Data listing Block Start

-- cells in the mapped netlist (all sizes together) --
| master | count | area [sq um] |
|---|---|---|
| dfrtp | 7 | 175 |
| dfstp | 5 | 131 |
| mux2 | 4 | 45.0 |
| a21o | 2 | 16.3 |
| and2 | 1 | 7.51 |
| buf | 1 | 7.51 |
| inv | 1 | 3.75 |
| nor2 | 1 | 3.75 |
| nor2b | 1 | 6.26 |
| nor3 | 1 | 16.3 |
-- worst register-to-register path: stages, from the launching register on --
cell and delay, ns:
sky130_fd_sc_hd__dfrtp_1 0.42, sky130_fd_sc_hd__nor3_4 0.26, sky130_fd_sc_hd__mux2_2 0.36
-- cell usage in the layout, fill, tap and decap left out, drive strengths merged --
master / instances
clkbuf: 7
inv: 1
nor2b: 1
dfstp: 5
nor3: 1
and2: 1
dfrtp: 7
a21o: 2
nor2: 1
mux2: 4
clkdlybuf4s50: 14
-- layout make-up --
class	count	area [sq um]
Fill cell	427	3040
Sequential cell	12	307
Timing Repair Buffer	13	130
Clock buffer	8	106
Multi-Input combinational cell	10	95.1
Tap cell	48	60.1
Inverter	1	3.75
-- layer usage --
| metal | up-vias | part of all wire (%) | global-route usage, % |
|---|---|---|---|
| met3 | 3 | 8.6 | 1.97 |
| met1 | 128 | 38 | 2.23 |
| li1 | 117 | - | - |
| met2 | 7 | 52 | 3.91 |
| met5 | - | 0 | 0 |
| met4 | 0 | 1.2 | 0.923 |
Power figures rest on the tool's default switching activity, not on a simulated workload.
`./design.v`:
```
module ALaser ( input         Clk,                 
                             Reset,               
                             frame_clk,           
									  GG,
					input [7:0]	  key0, key1, key2, key3, key4, key5,
               input [9:0]   AlienX, AlienY,
					output[9:0]	  LaserX, LaserY 
				 );
	 parameter [9:0] Laser_X_Center = 0;
	 parameter [9:0] Laser_Y_Center = 500;
	 parameter [9:0] Laser_Y_Gun = 10'd83;
	 parameter [9:0] Laser_X_Gun = 10'd14;
	 parameter [9:0] Laser_Y_Min = 10'd0;        
    parameter [9:0] Laser_Y_Max = 10'd462;      
	 parameter [9:0] Cowboy_X_Step = 10'd2;
    parameter [9:0] Laser_Y_Step = 10'd6;
	 parameter [9:0] LaserH = 10'd8;
	 parameter [9:0] LaserW = 10'd4;
	 parameter [7:0] A = 8'd4;
	 parameter [7:0] D = 8'd7;
	 parameter [7:0] Space = 8'h2c;
	 logic [9:0] Laser_AlienG;
	 logic [9:0] Laser_X_Pos, Laser_Y_Pos, Laser_Y_Motion, Laser_X_Motion;
	 logic [9:0] Laser_X_Pos_in, Laser_Y_Pos_in, Laser_Y_Motion_in, Laser_X_Motion_in;
	 assign Laser_AlienG = Laser_X_Gun + AlienX;
	 logic [46:0] Lcounter, Lcounter_in;
	 enum logic [4:0] {Idle, Spawn, Wait1, Wait2, Wait3, Wait4, Wait5, Land, Gameover} State, Next_State;
	 logic frame_clk_delayed, frame_clk_rising_edge;
    always_ff @ (posedge Clk) begin
        frame_clk_delayed <= frame_clk;
        frame_clk_rising_edge <= (frame_clk == 1'b1) && (frame_clk_delayed == 1'b0);
    end
	 always_ff @ (posedge Clk)
    begin
        if (Reset)
        begin
				Laser_X_Pos <= Laser_X_Center;
            Laser_Y_Pos <= Laser_Y_Center;
				Laser_X_Motion <= 10'd0;
            Laser_Y_Motion <= 10'd0;
				Lcounter <= 46'd0;
				State <= Idle;
        end
        else if(((State == Idle) || (State == Spawn)) && (key0 == Space) || (key1 == Space) || (key2 == Space) || (key3 == Space) || (key4 == Space) || (key5 == Space))
			begin
				Laser_X_Pos <= Laser_AlienG;
				Laser_Y_Pos <= Laser_Y_Gun;
				Laser_Y_Motion <= Laser_Y_Step;
				Lcounter <= 46'd0;
				State <= Wait1;
			end
		  else if(State == Idle)
			begin
				Laser_X_Pos <= Laser_X_Center;
				Laser_Y_Pos <= Laser_Y_Center;
			end
		  else
			begin
            Laser_Y_Pos <= Laser_Y_Pos_in;
				Laser_X_Pos <= Laser_X_Pos_in;
            Laser_Y_Motion <= Laser_Y_Motion_in;
				Laser_X_Motion <= Laser_X_Motion_in;
				Lcounter <= Lcounter_in + 1'b1;
				State <= Next_State;
			end
    end
	 always_comb
    begin
        Laser_Y_Pos_in = Laser_Y_Pos;
        Laser_Y_Motion_in = Laser_Y_Motion;
		  Laser_X_Motion_in = Laser_X_Motion;
		  Laser_X_Pos_in = Laser_X_Pos;
		  Lcounter_in = Lcounter;
		  Next_State = State;
			if (frame_clk_rising_edge)
				begin	
					unique case(State)
						Idle:
							begin
								Laser_Y_Motion_in = 10'd0;
								if(GG == 1'b1)
									begin
										Next_State = Gameover;
									end
								else if((key0 == Space) || (key1 == Space) || (key2 == Space) || (key3 == Space) || (key4 == Space) || (key5 == Space))
									begin
										Lcounter_in = 46'd0;
										Next_State = Spawn;
									end
							end
						Spawn:
							begin
								if(GG == 1'b1)
									begin
										Next_State = Gameover;
									end
								else
									begin
										Lcounter_in = 46'd0;
										Next_State = Wait1;
									end
							end
						Wait1:
							begin
								if(GG == 1'b1)
									begin
										Next_State = Gameover;
									end
								else if((Laser_Y_Pos + LaserH) >= Laser_Y_Max)
									begin
										Laser_Y_Pos_in = Laser_Y_Center;
										Laser_X_Motion_in = 10'd0;
										Laser_Y_Motion_in = 10'd0;
										Next_State = Idle;
									end
								else if((Lcounter <= 10000000) && ((key0 == A) || (key1 == A) || (key2 == A) || (key3 == A) || (key4 == A) || (key5 == A)))
									begin
										Laser_X_Motion_in = Cowboy_X_Step;
										Laser_Y_Motion_in = Laser_Y_Step;
									end
								else if((Lcounter <= 10000000) && ((key0 == D) || (key1 == D) || (key2 == D) || (key3 == D) || (key4 == D) || (key5 == D)))
									begin
										Laser_Y_Motion_in = Laser_Y_Step;
										Laser_X_Motion_in = (~(Cowboy_X_Step) + 1'b1);
									end
								else if(Lcounter <= 10000000)
									begin
										Laser_X_Motion_in = 10'd0;
										Laser_Y_Motion_in = Laser_Y_Step;
									end
								else
									begin
										Lcounter_in = 46'd0;
										Next_State = Wait2;
									end
							end
					Wait2:
							begin
								if(GG == 1'b1)
									begin
										Next_State = Gameover;
									end
								else if((Laser_Y_Pos + LaserH) >= Laser_Y_Max)
									begin
										Laser_Y_Pos_in = Laser_Y_Center;
										Laser_X_Motion_in = 10'd0;
										Laser_Y_Motion_in = 10'd0;
										Next_State = Idle;
									end
								else if((Lcounter <= 10000000) && ((key0 == A) || (key1 == A) || (key2 == A) || (key3 == A) || (key4 == A) || (key5 == A)))
									begin
										Laser_X_Motion_in = Cowboy_X_Step;
										Laser_Y_Motion_in = Laser_Y_Step;
									end
								else if((Lcounter <= 10000000) && ((key0 == D) || (key1 == D) || (key2 == D) || (key3 == D) || (key4 == D) || (key5 == D)))
									begin
										Laser_Y_Motion_in = Laser_Y_Step;
										Laser_X_Motion_in = (~(Cowboy_X_Step) + 1'b1);
									end
								else if(Lcounter <= 10000000)
									begin
										Laser_X_Motion_in = 10'd0;
										Laser_Y_Motion_in = Laser_Y_Step;
									end
								else
									begin
										Lcounter_in = 46'd0;
										Next_State = Wait3;
									end
							end
						Wait3:
							begin
								if(GG == 1'b1)
									begin
										Next_State = Gameover;
									end
								else if((Laser_Y_Pos + LaserH) >= Laser_Y_Max)
									begin
										Laser_Y_Pos_in = Laser_Y_Center;
										Laser_X_Motion_in = 10'd0;
										Laser_Y_Motion_in = 10'd0;
										Next_State = Idle;
									end
								else if((Lcounter <= 10000000) && ((key0 == A) || (key1 == A) || (key2 == A) || (key3 == A) || (key4 == A) || (key5 == A)))
									begin
										Laser_X_Motion_in = Cowboy_X_Step;
										Laser_Y_Motion_in = Laser_Y_Step;
									end
								else if((Lcounter <= 10000000) && ((key0 == D) || (key1 == D) || (key2 == D) || (key3 == D) || (key4 == D) || (key5 == D)))
									begin
										Laser_Y_Motion_in = Laser_Y_Step;
										Laser_X_Motion_in = (~(Cowboy_X_Step) + 1'b1);
									end
								else if(Lcounter <= 10000000)
									begin
										Laser_X_Motion_in = 10'd0;
										Laser_Y_Motion_in = Laser_Y_Step;
									end
								else
									begin
										Lcounter_in = 46'd0;
										Next_State = Wait4;
									end
							end
						Wait4:
							begin
								if(GG == 1'b1)
									begin
										Next_State = Gameover;
									end
								else if((Laser_Y_Pos + LaserH) >= Laser_Y_Max)
									begin
										Laser_Y_Pos_in = Laser_Y_Center;
										Laser_X_Motion_in = 10'd0;
										Laser_Y_Motion_in = 10'd0;
										Next_State = Idle;
									end
								else if((Lcounter <= 10000000) && ((key0 == A) || (key1 == A) || (key2 == A) || (key3 == A) || (key4 == A) || (key5 == A)))
									begin
										Laser_X_Motion_in = Cowboy_X_Step;
										Laser_Y_Motion_in = Laser_Y_Step;
									end
								else if((Lcounter <= 10000000) && ((key0 == D) || (key1 == D) || (key2 == D) || (key3 == D) || (key4 == D) || (key5 == D)))
									begin
										Laser_Y_Motion_in = Laser_Y_Step;
										Laser_X_Motion_in = (~(Cowboy_X_Step) + 1'b1);
									end
								else if(Lcounter <= 10000000)
									begin
										Laser_X_Motion_in = 10'd0;
										Laser_Y_Motion_in = Laser_Y_Step;
									end
								else
									begin
										Lcounter_in = 46'd0;
										Next_State = Wait5;
									end
							end
						Wait5:
							begin
								if(GG == 1'b1)
									begin
										Next_State = Gameover;
									end
								else if((Laser_Y_Pos + LaserH) >= Laser_Y_Max)
									begin
										Laser_Y_Pos_in = Laser_Y_Center;
										Laser_X_Motion_in = 10'd0;
										Laser_Y_Motion_in = 10'd0;
										Next_State = Idle;
									end
								else if((Lcounter <= 10000000) && ((key0 == A) || (key1 == A) || (key2 == A) || (key3 == A) || (key4 == A) || (key5 == A)))
									begin
										Laser_X_Motion_in = Cowboy_X_Step;
										Laser_Y_Motion_in = Laser_Y_Step;
									end
								else if((Lcounter <= 10000000) && ((key0 == D) || (key1 == D) || (key2 == D) || (key3 == D) || (key4 == D) || (key5 == D)))
									begin
										Laser_Y_Motion_in = Laser_Y_Step;
										Laser_X_Motion_in = (~(Cowboy_X_Step) + 1'b1);
									end
								else if(Lcounter <= 10000000)
									begin
										Laser_X_Motion_in = 10'd0;
										Laser_Y_Motion_in = Laser_Y_Step;
									end
								else
									begin
										Lcounter_in = 46'd0;
										Next_State = Land;
									end
							end
						Land:
							begin
								if(GG == 1'b1)
									begin
										Next_State = Gameover;
									end
								else if((Laser_Y_Pos + LaserH) >= Laser_Y_Max)
									begin
										Laser_Y_Pos_in = Laser_Y_Center;
										Laser_X_Motion_in = 10'd0;
										Laser_Y_Motion_in = 10'd0;
										Next_State = Idle;
									end
								else if((key0 == A) || (key1 == A) || (key2 == A) || (key3 == A) || (key4 == A) || (key5 == A))
									begin
										Laser_X_Motion_in = Cowboy_X_Step;
										Laser_Y_Motion_in = Laser_Y_Step;
									end
								else if((key0 == D) || (key1 == D) || (key2 == D) || (key3 == D) || (key4 == D) || (key5 == D))
									begin
										Laser_X_Motion_in = (~(Cowboy_X_Step) + 1'b1);
										Laser_Y_Motion_in = Laser_Y_Step;
									end
								else 
									begin
										Laser_X_Motion_in = 10'd0;
										Laser_Y_Motion_in = Laser_Y_Step;
									end
							end
						Gameover:
							begin
								Laser_X_Motion_in = 10'd0;
								Laser_Y_Motion_in = 10'd0;
							end
						default:;
					endcase
				Laser_X_Pos_in = Laser_X_Motion + Laser_X_Pos;
				Laser_Y_Pos_in = Laser_Y_Motion + Laser_Y_Pos;
			end
		end
	assign LaserX = Laser_X_Pos;
	assign LaserY = Laser_Y_Pos;
endmodule
```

Data listing Block End

■ **Task brief**
Where a line of the entries contains "usage", report that line.

■ **Reply to the task**
-- cell usage in the layout, fill, tap and decap left out, drive strengths merged --
-- layer usage --
| metal | up-vias | part of all wire (%) | global-route usage, % |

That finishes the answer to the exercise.